Background: an optimization exercise with open tools, aiming at a short achievable clock period. Do not read the settings as production practice. Function was checked by simulation only, so behaviour that the tests miss may differ from the original. Power figures rest on the tool's default switching activity, not on a simulated workload.

==> module ksAdd, before the edit <==
module ksAdd (
    input  logic [31:0] aF,
    input  logic [31:0] bnF,
    input  logic [31:0] aS,
    input  logic [31:0] bnS,
    input  logic        cin,
    output logic [31:0] p,
    output logic [31:0] c
);
    logic [31:0] gn0, tn0;
    logic        gnC;
    pgGen   #(.N(32)) uG (.a(aF), .bn(bnF), .gn(gn0));
    pgTrans #(.N(32)) uT (.a(aF), .bn(bnF), .tn(tn0));
    pgProp  #(.N(32)) uP (.a(aS), .bn(bnS), .p(p));
    pgCin             uC (.a(aF[0]), .bn(bnF[0]), .cin(cin), .gn(gnC));
    logic [4:0][31:0] G;
    logic [4:0][31:0] T;
    logic [31:16]     G5;
    assign G[0] = {gn0[31:1], gnC};
    assign T[0] = tn0;
    for (genvar k = 1; k <= 4; k++) begin : gLevel
        localparam int D = 1 << (k - 1);
        if (k % 2 == 1) begin : gOdd
            gOai21 #(.N(32 - D)) uG (
                .a(T[k-1][31:D]), .b(G[k-1][31-D:0]), .c(G[k-1][31:D]), .y(G[k][31:D])
            );
            gInv #(.N(D)) uPass (.a(G[k-1][D-1:0]), .y(G[k][D-1:0]));
            gNor2 #(.N(32 - 2 * D)) uT (
                .a(T[k-1][31:2*D]), .b(T[k-1][31-D:D]), .y(T[k][31:2*D])
            );
            assign T[k][2*D-1:0] = '0;   
        end else begin : gEven
            gAoi21 #(.N(32 - D)) uG (
                .a(T[k-1][31:D]), .b(G[k-1][31-D:0]), .c(G[k-1][31:D]), .y(G[k][31:D])
            );
            gInv #(.N(D)) uPass (.a(G[k-1][D-1:0]), .y(G[k][D-1:0]));
            gNand2 #(.N(32 - 2 * D)) uT (
                .a(T[k-1][31:2*D]), .b(T[k-1][31-D:D]), .y(T[k][31:2*D])
            );
            assign T[k][2*D-1:0] = '0;   
        end
    end
    gOai21 #(.N(16)) uG5 (.a(T[4][31:16]), .b(G[4][15:0]), .c(G[4][31:16]), .y(G5));
    assign c = {G5[30:16], G[4][15:0], cin};
endmodule
==> module mipsCore, before the edit <==
module mipsCore #(
    parameter logic [31:0] RESET_PC = 32'h0000_3000
) (
    input  logic          clk,
    input  logic          arstN,
    output logic [31:0]   pc,
    input  logic [31:0]   instr,
    output logic [31:0]   memAddr,
    output logic [31:0]   memWdata,
    output logic          memWe,
    input  logic [31:0]   memRdata,
    output logic          regWe,
    output logic [4:0]    regWaddr,
    output logic [31:0]   regWdata
);
    logic [5:0]  op;
    logic [4:0]  rs, rt, rd;
    logic [5:0]  fn;
    logic [15:0] imm;
    assign op  = instr[31:26];
    assign rs  = instr[25:21];
    assign rt  = instr[20:16];
    assign rd  = instr[15:11];
    assign fn  = instr[5:0];
    assign imm = instr[15:0];
    logic isR, isAdd, isSub, isJr, isOri, isLui, isLw, isSw, isBeq, isJal;
    assign isR   = (op == 6'b000000);
    assign isAdd = isR && (fn == 6'b100000);
    assign isSub = isR && (fn == 6'b100010);
    assign isJr  = isR && (fn == 6'b001000);
    assign isOri = (op == 6'b001101);
    assign isLui = (op == 6'b001111);
    assign isLw  = (op == 6'b100011);
    assign isSw  = (op == 6'b101011);
    assign isBeq = (op == 6'b000100);
    assign isJal = (op == 6'b000011);
    logic selSub, selOrLo, selOrHi, selAddImm, selAddRt;
    assign selSub    = isSub || isBeq;
    assign selOrLo   = isOri;
    assign selOrHi   = isLui;
    assign selAddImm = isLw || isSw;
    assign selAddRt  = !(selSub || selOrLo || selOrHi || selAddImm);
    logic [31:0]      regs [1:31];
    logic [31*32-1:0] regsFlat;
    logic [31:0]      rsData, rtData;
    for (genvar i = 1; i < 32; i++) begin : gFlat
        assign regsFlat[(i-1)*32 +: 32] = regs[i];
    end
    logic [31:0] rsF, rtF;
    regRead uRsRead (.addr(rs), .regsFlat(regsFlat), .dataF(rsF), .dataS(rsData));
    regRead uRtRead (.addr(rt), .regsFlat(regsFlat), .dataF(rtF), .dataS(rtData));
    logic [31:0] sImm;
    assign sImm = {{16{imm[15]}}, imm};
    logic        selSum;
    logic [31:0] bX1, bX0, bnF, bnS, pSum, cSum, orLo, orHi;
    assign selSum = selAddRt || selSub || selAddImm;
    assign bX1 = selAddImm ? sImm : {32{selAddRt}};
    assign bX0 = selAddImm ? sImm : {32{selSub}};
    bOperand #(.N(64)) uB (.r({rtData, rtF}), .x1({2{bX1}}), .x0({2{bX0}}), .bn({bnS, bnF}));
    ksAdd uAdd (.aF(rsF), .bnF(bnF), .aS(rsData), .bnS(bnS), .cin(selSub), .p(pSum), .c(cSum));
    assign orLo = rsData | {16'h0000, imm};
    assign orHi = rsData | {imm, 16'h0000};
    logic [31:0] aluOther;
    assign aluOther = ({32{selOrLo}} & orLo) | ({32{selOrHi}} & orHi);
    resultSelect uAluSel (
        .selSum (selSum), .p (pSum), .c (cSum), .other (aluOther),
        .y      (memAddr), .y2 ()
    );
    logic [31:0] pcPlus4;
    logic        wbWrite, wbAlu;
    assign regWaddr = (isOri || isLui || isLw) ? rt : (isJal ? 5'd31 : rd);
    assign wbWrite  = (isAdd || isSub || isOri || isLui || isLw || isJal) && (regWaddr != 5'd0);
    assign wbAlu    = !(isLw || isJal);
    logic [31:0] wbOther, wbData;
    assign wbOther = ({32{wbAlu && selOrLo}} & orLo) | ({32{wbAlu && selOrHi}} & orHi)
                   | ({32{isLw}} & memRdata) | ({32{isJal}} & pcPlus4);
    resultSelect uWbSel (
        .selSum (wbAlu && selSum), .p (pSum), .c (cSum), .other (wbOther),
        .y      (regWdata), .y2 (wbData)
    );
    assign regWe    = wbWrite && arstN;
    assign memWe    = isSw && arstN;
    assign memWdata = rtData;
    logic [31:1] wrEn [4];
    for (genvar k = 0; k < 4; k++) begin : gWrDec
        wrDec uWrDec (.we(regWe), .waddr(regWaddr), .en(wrEn[k]));
    end
    always_ff @(posedge clk or negedge arstN) begin
        if (!arstN) begin
            for (int i = 1; i < 32; i++) regs[i] <= 32'd0;
        end else begin
            for (int i = 1; i < 32; i++)
                for (int k = 0; k < 4; k++)
                    if (wrEn[k][i]) regs[i][k*8 +: 8] <= wbData[k*8 +: 8];
        end
    end
    logic [31:0] branchTarget, jumpTarget, nextPc;
    logic        rsEqRt;
    assign pcPlus4      = pc + 32'd4;
    assign branchTarget = pcPlus4 + {sImm[29:0], 2'b00};
    assign jumpTarget   = {pcPlus4[31:28], instr[25:0], 2'b00};
    assign rsEqRt       = (rsData == rtData);
    always_comb begin
        if (isJr)                  nextPc = rsData;
        else if (isJal)            nextPc = jumpTarget;
        else if (isBeq && rsEqRt)  nextPc = branchTarget;
        else                       nextPc = pcPlus4;
    end
    always_ff @(posedge clk or negedge arstN) begin
        if (!arstN) pc <= RESET_PC;
        else        pc <= nextPc;
    end
endmodule
Settings: LEC_CHECK=0, CAP_MARGIN=20, CORE_MARGIN=2, CORE_UTILIZATION=40, SETUP_SLACK_MARGIN=5, SLEW_MARGIN=20, SYNTH_HIERARCHICAL=1; clock period 13.0 ns.
standard.sh (not shown) runs the stock make flow with config.mk's settings and CLKGATE_MAP_FILE= SYNTH_SCRIPT=/design/flow/synth_recipe.tcl, a recipe that flattens the netlist after the stock synthesis.
==> flow/flow/run.sh <==
#!/bin/bash
# The standard layout (standard.sh: standard synthesis, floorplan, place,
# CTS, route), with one change: the port buffers that placement inserts on
# every input and output are sky130_fd_sc_hd__buf_16 instead of the default
# pick (a delay cell, clkdlybuf4s50_1). Make's full output goes to
# standard_flow.log; each ORFS step also keeps its own log under orfs/logs/.
set -euo pipefail
bash standard.sh "BUFFER_PORTS_ARGS=-buffer_cell sky130_fd_sc_hd__buf_16" finish > standard_flow.log 2>&1
==> next run, changes <==
--- a/flow/design.v
+++ b/flow/design.v
@@ -151,9 +151,10 @@
     input  logic [31:0] aS,
     input  logic [31:0] bnS,
     input  logic        cin,
     output logic [31:0] p,
-    output logic [31:0] c
+    output logic [31:0] c,
+    output logic [31:0] c2               
 );
     logic [31:0] gn0, tn0;
     logic        gnC;
     pgGen   #(.N(32)) uG (.a(aF), .bn(bnF), .gn(gn0));
@@ -161,9 +162,9 @@
     pgProp  #(.N(32)) uP (.a(aS), .bn(bnS), .p(p));
     pgCin             uC (.a(aF[0]), .bn(bnF[0]), .cin(cin), .gn(gnC));
     logic [4:0][31:0] G;
     logic [4:0][31:0] T;
-    logic [31:16]     G5;
+    logic [31:16]     G5, G5b;
     assign G[0] = {gn0[31:1], gnC};
     assign T[0] = tn0;
     for (genvar k = 1; k <= 4; k++) begin : gLevel
         localparam int D = 1 << (k - 1);
@@ -186,10 +187,13 @@
             );
             assign T[k][2*D-1:0] = '0;   
         end
     end
-    gOai21 #(.N(16)) uG5 (.a(T[4][31:16]), .b(G[4][15:0]), .c(G[4][31:16]), .y(G5));
-    assign c = {G5[30:16], G[4][15:0], cin};
+    gOai21 #(.N(32)) uG5 (
+        .a({2{T[4][31:16]}}), .b({2{G[4][15:0]}}), .c({2{G[4][31:16]}}), .y({G5b, G5})
+    );
+    assign c  = {G5[30:16],  G[4][15:0], cin};
+    assign c2 = {G5b[30:16], G[4][15:0], cin};
 endmodule
 `default_nettype wire
 `timescale 1ns/1ps
 `default_nettype none
@@ -441,9 +445,11 @@
     assign selSum = selAddRt || selSub || selAddImm;
     assign bX1 = selAddImm ? sImm : {32{selAddRt}};
     assign bX0 = selAddImm ? sImm : {32{selSub}};
     bOperand #(.N(64)) uB (.r({rtData, rtF}), .x1({2{bX1}}), .x0({2{bX0}}), .bn({bnS, bnF}));
-    ksAdd uAdd (.aF(rsF), .bnF(bnF), .aS(rsData), .bnS(bnS), .cin(selSub), .p(pSum), .c(cSum));
+    logic [31:0] cSum2;
+    ksAdd uAdd (.aF(rsF), .bnF(bnF), .aS(rsData), .bnS(bnS), .cin(selSub), .p(pSum), .c(cSum),
+                .c2(cSum2));
     assign orLo = rsData | {16'h0000, imm};
     assign orHi = rsData | {imm, 16'h0000};
     logic [31:0] aluOther;
     assign aluOther = ({32{selOrLo}} & orLo) | ({32{selOrHi}} & orHi);
@@ -459,9 +465,9 @@
     logic [31:0] wbOther, wbData;
     assign wbOther = ({32{wbAlu && selOrLo}} & orLo) | ({32{wbAlu && selOrHi}} & orHi)
                    | ({32{isLw}} & memRdata) | ({32{isJal}} & pcPlus4);
     resultSelect uWbSel (
-        .selSum (wbAlu && selSum), .p (pSum), .c (cSum), .other (wbOther),
+        .selSum (wbAlu && selSum), .p (pSum), .c (cSum2), .other (wbOther),
         .y      (regWdata), .y2 (wbData)
     );
     assign regWe    = wbWrite && arstN;
     assign memWe    = isSw && arstN;
Utilization fell by 0.26 points. Worst setup slack is worse by 0.14 ns. Cell area barely changes. Clock skew is about the same. Via count stays flat. Power hardly moves. Count of clock-buffer cells in the layout falls by 7. Routed wire length went up by 3.6%. Critical path depth drops by 1. Global-route usage goes up by 1.1 points. Area after synthesis is about the same. Die area hardly moves.

## static timing again, ports no longer ideal
Ports are ideal in the flow. The routed layouts listed here were re-timed in OpenROAD. Step 1: set_driving_cell puts a clkbuf_16 on clk and a buf_2 on each other input, an assumption about the parent block. Step 2 moves the port delays by t, midway between the first and last clock arrival at a register: inputs arrive t later, outputs are due t later. That takes back most of the time a late clock gives input paths. Slacks: ideal / step 1 / step 2; pairs: ideal / step 1.
| run | shift t [ns] | setup slack, ns | worst hold slack (ns) | worst setup path at the end | clock arrival spread, ns |
|---|---|---|---|---|---|
| the first run | 0.862 | 4.333 / 3.654 / 3.654 | 0.538 / 0.538 / 0.538 | input to output | 0.050 / 0.050 |
| the second run | 0.873 | 4.197 / 3.432 / 3.432 | 0.541 / 0.541 / 0.541 | input to output | 0.049 / 0.050 |
After both steps setup and hold are still met in every run listed. The setup slack of the second run, which loses most, moves by -0.765 ns with the drivers and by -0.765 ns with both steps.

• ABOUT THIS EXERCISE: How many of the lines above include the word "memAddr"? Give that number without comment.

• RESULT OF THE TASK: 2